An undated article from the Malignant Hyperthermia Association, found at mhaus.org, stated, ". . .The following anesthetic agents are known triggers of MH [Malignant Hyperthermia]: Inhaled General Anesthetics . . . Succinylcholine (warning) [skeletal muscle relaxant]. A second article posted 2018, page 26, stated, "Most MH cases are triggered by the administration of a volatile anesthetic agent with or without succinylcholine, but in a small percentage of cases MH appears to be triggered by succinylcholine alone in the absence of a volatile agent. Events reported to the North American Malignant Hyperthermia Registry (NAMHR) were triggered by succinylcholine alone . . . . Dantrolene [muscle relaxant] must be available for all anesthetizing locations where MH trigger agents are used. Furthermore, MHAUS [Malignant Hyperthermia Association of the United States] recommends that centers stock a minimum of 36 20-mg vials of Dantrium [Dantrolene] or Revonto (total dose 720-mg), or three 250-mg vials of Ryanodex (total dose 750-mg). These amounts of dantrolene were originally determined by the analysis of MH event data showing that some cases of acute MH required up to or more than 10-mg/kg body weight, and therefore, these total dose amounts would suffice for the majority of average-sized patients that develop MH. . . ."

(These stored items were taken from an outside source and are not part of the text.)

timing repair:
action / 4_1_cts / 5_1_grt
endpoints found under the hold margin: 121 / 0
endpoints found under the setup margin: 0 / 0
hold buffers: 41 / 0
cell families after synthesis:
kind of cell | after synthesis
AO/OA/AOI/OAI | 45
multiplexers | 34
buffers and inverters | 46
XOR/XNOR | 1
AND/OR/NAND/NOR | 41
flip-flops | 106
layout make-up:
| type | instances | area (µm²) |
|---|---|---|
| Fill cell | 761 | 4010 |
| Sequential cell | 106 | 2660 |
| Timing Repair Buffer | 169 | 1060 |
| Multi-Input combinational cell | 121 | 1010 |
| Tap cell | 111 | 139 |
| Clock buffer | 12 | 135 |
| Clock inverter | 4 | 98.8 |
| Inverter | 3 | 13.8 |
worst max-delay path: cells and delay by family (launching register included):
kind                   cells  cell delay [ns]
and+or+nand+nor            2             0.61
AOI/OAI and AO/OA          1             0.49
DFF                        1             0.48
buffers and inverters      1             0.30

Observation of the surgical unit on 03/08/22 at 7:20 a.m., with a surgical nurse (#2), identified a vial of succinylcholine in the medication fridge and 18 vials of Dantrolene with 50 vials of sterile water for the facility Malignant Hyperthermia kit in a locked cupboard.

During interview on 03/08/22 at 8:00 a.m., a surgical nurse (#2) confirmed the 18 vials of Dantrolene and 50 vials of sterile water completed the facility's current Malignant Hyperthermia kit.